═════ DATA SECTION

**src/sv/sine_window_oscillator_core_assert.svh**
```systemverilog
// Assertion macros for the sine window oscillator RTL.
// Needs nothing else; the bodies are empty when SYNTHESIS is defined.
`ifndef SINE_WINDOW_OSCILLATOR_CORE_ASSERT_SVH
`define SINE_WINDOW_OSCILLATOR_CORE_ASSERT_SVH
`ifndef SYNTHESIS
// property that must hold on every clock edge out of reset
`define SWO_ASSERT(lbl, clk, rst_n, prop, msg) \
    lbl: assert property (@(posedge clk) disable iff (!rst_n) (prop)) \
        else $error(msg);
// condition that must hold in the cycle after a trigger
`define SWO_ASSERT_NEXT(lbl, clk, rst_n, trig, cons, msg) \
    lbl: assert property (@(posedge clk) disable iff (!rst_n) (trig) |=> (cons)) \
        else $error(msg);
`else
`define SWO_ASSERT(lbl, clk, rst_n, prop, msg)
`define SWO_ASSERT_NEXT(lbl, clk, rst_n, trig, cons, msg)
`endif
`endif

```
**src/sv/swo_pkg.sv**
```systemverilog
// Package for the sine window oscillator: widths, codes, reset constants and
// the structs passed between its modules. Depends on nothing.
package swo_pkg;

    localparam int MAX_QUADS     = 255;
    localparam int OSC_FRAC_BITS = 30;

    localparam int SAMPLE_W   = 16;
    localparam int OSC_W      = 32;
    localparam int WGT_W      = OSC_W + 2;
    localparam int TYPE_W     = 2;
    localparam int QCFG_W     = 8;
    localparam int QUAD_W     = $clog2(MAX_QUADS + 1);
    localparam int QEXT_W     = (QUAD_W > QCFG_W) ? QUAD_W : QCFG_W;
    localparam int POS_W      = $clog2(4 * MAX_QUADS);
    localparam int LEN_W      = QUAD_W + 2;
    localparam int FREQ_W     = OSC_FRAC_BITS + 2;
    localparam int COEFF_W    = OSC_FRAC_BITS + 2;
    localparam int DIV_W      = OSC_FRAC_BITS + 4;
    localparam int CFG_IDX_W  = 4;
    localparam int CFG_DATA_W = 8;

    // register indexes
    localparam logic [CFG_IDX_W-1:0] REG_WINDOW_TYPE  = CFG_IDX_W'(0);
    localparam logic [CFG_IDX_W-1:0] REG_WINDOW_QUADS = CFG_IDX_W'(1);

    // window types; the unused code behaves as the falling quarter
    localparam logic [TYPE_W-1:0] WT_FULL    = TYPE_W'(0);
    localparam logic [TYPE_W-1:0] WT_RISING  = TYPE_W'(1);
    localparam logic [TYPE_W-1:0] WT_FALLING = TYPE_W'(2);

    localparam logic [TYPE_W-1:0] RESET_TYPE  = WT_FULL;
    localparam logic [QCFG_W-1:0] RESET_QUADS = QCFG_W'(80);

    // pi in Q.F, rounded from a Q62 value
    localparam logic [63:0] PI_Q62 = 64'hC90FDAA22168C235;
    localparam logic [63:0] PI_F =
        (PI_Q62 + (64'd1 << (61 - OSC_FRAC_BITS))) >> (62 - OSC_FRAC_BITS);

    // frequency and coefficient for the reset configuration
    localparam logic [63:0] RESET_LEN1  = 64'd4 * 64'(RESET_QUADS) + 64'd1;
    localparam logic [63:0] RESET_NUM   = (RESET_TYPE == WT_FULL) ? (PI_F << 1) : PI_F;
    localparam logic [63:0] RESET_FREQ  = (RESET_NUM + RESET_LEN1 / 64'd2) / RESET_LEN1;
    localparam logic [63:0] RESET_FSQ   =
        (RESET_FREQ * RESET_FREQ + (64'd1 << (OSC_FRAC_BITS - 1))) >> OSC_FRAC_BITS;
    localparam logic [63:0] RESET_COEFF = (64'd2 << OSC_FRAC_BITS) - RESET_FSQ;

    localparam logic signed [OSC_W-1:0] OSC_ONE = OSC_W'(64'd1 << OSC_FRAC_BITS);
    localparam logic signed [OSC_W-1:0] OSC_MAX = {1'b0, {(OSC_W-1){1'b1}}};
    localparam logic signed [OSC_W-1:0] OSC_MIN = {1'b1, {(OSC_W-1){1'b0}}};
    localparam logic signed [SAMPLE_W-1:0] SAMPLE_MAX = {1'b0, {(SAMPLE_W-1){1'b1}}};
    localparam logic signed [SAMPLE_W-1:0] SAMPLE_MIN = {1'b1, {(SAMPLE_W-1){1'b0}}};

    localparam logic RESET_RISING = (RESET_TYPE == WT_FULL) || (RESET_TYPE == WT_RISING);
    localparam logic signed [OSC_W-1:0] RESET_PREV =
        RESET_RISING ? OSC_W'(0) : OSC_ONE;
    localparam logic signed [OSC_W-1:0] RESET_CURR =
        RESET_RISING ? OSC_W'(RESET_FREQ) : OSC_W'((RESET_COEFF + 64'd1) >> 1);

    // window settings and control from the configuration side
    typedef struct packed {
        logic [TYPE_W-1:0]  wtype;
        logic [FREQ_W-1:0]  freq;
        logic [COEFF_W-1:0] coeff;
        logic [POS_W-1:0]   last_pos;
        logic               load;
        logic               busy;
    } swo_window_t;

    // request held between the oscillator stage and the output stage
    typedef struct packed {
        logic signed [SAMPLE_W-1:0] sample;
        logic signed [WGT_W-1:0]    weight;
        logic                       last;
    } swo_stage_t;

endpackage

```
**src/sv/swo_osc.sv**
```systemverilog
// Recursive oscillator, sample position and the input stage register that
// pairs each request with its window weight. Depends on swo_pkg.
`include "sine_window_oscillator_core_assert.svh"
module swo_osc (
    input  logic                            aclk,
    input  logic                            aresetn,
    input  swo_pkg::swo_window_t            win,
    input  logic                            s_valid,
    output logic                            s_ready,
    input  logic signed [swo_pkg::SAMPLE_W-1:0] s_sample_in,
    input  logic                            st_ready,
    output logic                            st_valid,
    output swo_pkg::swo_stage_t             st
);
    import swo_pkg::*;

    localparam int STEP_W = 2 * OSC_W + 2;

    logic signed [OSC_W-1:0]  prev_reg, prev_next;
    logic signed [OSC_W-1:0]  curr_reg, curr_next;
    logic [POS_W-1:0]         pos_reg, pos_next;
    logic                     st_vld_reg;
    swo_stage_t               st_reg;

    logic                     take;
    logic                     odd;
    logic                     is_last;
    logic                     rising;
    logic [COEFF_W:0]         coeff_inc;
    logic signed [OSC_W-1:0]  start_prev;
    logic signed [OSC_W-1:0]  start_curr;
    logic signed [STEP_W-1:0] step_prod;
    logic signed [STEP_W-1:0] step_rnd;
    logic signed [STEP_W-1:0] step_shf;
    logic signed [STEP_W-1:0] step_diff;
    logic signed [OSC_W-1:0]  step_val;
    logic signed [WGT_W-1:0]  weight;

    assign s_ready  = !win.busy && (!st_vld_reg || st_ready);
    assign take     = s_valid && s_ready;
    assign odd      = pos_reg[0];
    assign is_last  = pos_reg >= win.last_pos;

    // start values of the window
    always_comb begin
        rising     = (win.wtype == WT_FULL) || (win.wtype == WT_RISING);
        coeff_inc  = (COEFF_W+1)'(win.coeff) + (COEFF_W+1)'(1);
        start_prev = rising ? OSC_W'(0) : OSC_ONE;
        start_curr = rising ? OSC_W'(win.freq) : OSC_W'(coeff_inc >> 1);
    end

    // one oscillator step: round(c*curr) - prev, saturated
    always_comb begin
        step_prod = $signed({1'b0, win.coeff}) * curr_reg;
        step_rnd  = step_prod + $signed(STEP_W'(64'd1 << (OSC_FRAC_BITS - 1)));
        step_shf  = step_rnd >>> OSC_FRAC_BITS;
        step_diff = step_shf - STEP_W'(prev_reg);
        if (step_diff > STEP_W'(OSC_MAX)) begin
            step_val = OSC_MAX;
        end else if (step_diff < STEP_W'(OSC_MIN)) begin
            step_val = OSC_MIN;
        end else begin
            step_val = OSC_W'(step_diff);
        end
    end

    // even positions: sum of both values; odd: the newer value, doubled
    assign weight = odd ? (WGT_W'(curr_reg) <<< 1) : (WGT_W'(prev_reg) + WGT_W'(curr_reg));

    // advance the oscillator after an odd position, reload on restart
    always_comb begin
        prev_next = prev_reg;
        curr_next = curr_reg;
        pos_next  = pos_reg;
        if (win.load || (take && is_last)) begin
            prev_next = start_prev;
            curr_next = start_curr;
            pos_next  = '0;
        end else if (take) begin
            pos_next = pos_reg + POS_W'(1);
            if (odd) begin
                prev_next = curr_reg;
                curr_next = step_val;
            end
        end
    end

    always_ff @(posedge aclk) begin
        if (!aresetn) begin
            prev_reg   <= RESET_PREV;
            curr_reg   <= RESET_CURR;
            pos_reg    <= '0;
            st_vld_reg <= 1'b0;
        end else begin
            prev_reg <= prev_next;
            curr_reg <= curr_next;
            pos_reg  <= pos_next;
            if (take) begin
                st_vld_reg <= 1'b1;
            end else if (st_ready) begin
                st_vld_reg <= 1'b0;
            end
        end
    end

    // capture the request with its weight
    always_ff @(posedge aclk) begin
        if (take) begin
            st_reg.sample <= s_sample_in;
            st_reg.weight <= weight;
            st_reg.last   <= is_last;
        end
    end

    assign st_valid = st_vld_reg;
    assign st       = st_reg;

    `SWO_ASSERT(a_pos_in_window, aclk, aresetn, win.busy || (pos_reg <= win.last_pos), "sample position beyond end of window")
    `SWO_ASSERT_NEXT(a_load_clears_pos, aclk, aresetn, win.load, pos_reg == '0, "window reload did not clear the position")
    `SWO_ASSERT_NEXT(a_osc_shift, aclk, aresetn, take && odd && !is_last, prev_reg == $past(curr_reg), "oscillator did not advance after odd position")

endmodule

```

══════════
═════ DATA SECTION

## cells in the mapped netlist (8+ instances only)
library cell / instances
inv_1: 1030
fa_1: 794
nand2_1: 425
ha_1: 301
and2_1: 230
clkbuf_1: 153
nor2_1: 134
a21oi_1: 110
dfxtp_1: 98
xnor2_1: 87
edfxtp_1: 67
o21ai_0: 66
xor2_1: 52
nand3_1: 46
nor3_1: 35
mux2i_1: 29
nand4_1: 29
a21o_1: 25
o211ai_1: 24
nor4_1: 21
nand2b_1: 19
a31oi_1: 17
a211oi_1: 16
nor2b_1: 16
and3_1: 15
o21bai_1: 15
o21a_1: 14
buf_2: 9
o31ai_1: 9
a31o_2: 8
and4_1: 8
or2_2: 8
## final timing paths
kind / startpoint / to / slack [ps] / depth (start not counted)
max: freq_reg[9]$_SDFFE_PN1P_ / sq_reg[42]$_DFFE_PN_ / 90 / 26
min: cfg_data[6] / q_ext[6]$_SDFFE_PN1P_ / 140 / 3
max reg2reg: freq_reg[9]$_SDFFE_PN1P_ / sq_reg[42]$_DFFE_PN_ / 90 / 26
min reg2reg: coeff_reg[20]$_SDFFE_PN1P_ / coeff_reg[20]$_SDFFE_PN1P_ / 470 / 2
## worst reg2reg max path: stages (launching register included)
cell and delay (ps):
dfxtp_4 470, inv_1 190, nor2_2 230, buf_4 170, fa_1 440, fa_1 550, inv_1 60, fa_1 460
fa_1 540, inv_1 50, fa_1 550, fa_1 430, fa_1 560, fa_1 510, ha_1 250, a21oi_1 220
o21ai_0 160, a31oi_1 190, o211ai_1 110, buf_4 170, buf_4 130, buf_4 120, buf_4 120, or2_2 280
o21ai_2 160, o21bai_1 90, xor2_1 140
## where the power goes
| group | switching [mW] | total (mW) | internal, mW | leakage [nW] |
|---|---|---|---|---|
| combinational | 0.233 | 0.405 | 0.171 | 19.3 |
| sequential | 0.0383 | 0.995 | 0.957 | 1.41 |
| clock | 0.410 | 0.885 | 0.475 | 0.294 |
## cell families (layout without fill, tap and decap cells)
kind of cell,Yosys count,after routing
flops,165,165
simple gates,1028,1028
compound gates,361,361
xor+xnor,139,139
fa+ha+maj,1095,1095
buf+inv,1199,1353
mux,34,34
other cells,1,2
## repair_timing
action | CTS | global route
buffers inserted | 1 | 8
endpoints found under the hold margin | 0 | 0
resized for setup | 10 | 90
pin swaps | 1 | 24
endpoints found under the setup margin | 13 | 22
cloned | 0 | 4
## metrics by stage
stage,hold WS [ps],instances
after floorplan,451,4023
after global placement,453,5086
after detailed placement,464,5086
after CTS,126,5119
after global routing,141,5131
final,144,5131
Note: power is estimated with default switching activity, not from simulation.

══════════
═════ DATA SECTION

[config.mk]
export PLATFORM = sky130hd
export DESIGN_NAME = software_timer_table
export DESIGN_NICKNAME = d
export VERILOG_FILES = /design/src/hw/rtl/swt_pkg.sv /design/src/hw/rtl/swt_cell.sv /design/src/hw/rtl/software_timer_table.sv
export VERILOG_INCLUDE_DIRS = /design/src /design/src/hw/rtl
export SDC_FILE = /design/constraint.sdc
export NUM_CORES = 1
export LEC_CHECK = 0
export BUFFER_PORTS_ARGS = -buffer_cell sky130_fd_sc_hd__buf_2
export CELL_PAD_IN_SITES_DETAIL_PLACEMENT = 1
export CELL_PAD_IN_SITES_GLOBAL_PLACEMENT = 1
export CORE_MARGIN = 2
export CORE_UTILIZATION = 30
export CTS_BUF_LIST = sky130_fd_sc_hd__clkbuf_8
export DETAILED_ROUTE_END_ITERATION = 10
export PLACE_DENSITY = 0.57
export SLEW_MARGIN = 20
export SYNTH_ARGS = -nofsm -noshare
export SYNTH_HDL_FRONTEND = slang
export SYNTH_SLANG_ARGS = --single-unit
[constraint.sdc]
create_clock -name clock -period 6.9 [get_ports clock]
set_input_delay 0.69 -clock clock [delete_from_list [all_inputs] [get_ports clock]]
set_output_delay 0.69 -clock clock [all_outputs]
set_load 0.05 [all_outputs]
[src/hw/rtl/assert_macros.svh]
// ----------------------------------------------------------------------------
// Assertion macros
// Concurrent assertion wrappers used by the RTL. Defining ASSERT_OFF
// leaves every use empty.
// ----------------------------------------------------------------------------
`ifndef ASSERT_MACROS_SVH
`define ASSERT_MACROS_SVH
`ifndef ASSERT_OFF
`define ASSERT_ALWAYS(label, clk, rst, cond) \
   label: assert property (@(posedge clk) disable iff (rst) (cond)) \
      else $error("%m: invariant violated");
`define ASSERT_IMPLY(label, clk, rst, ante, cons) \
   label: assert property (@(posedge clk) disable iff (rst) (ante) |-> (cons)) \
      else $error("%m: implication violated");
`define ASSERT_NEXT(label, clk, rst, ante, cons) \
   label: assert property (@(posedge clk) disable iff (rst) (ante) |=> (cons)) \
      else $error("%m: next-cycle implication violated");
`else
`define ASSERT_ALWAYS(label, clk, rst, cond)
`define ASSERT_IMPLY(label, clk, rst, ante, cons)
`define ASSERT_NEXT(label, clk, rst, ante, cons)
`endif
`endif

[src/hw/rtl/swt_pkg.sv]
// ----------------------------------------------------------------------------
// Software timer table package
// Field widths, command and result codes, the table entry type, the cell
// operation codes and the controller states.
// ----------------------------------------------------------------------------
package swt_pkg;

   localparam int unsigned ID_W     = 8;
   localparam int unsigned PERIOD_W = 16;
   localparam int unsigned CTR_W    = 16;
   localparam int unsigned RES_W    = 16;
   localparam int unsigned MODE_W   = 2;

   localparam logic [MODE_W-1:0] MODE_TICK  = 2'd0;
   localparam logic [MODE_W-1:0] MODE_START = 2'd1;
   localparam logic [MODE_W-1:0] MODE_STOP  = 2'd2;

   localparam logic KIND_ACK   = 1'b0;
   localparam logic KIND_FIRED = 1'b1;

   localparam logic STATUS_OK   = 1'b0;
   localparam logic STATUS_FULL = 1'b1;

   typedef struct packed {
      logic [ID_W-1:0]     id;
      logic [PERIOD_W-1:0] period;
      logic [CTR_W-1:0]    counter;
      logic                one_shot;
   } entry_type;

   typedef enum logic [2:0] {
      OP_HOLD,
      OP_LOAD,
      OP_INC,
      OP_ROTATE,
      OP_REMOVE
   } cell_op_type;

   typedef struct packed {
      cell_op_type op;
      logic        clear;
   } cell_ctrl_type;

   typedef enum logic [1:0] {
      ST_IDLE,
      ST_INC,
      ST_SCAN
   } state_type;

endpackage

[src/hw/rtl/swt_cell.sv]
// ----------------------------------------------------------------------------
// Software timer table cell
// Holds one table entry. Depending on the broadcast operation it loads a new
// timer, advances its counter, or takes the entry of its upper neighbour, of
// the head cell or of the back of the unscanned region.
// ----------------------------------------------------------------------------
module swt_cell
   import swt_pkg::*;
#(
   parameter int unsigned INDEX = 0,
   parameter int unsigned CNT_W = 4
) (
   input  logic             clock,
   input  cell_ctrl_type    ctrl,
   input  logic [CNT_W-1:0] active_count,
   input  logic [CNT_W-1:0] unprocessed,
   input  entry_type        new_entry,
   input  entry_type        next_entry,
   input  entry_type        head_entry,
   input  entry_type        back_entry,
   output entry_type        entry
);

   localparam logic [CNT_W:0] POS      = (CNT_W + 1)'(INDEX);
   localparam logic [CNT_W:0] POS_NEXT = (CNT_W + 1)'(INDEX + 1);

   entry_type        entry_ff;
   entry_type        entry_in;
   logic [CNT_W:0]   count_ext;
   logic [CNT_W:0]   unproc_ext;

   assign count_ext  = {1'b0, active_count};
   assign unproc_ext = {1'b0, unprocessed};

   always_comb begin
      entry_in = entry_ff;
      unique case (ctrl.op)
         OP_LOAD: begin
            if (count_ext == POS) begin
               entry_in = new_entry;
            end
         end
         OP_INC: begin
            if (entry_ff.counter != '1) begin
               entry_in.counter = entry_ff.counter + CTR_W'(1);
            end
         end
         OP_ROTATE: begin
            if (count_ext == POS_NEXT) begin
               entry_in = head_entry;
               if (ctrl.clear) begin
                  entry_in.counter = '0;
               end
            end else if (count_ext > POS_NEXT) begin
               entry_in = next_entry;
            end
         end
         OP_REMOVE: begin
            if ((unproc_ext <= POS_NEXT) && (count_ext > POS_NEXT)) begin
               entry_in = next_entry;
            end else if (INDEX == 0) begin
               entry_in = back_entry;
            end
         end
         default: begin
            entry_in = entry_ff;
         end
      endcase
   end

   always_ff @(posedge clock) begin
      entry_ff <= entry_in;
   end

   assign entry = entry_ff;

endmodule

══════════

§ **TASK TO COMPLETE**
For every line of the records that has the word "endpoints" in it, make a copy.

§ **SOLUTION TO THIS EXERCISE**
endpoints found under the hold margin | 0 | 0
endpoints found under the setup margin | 13 | 22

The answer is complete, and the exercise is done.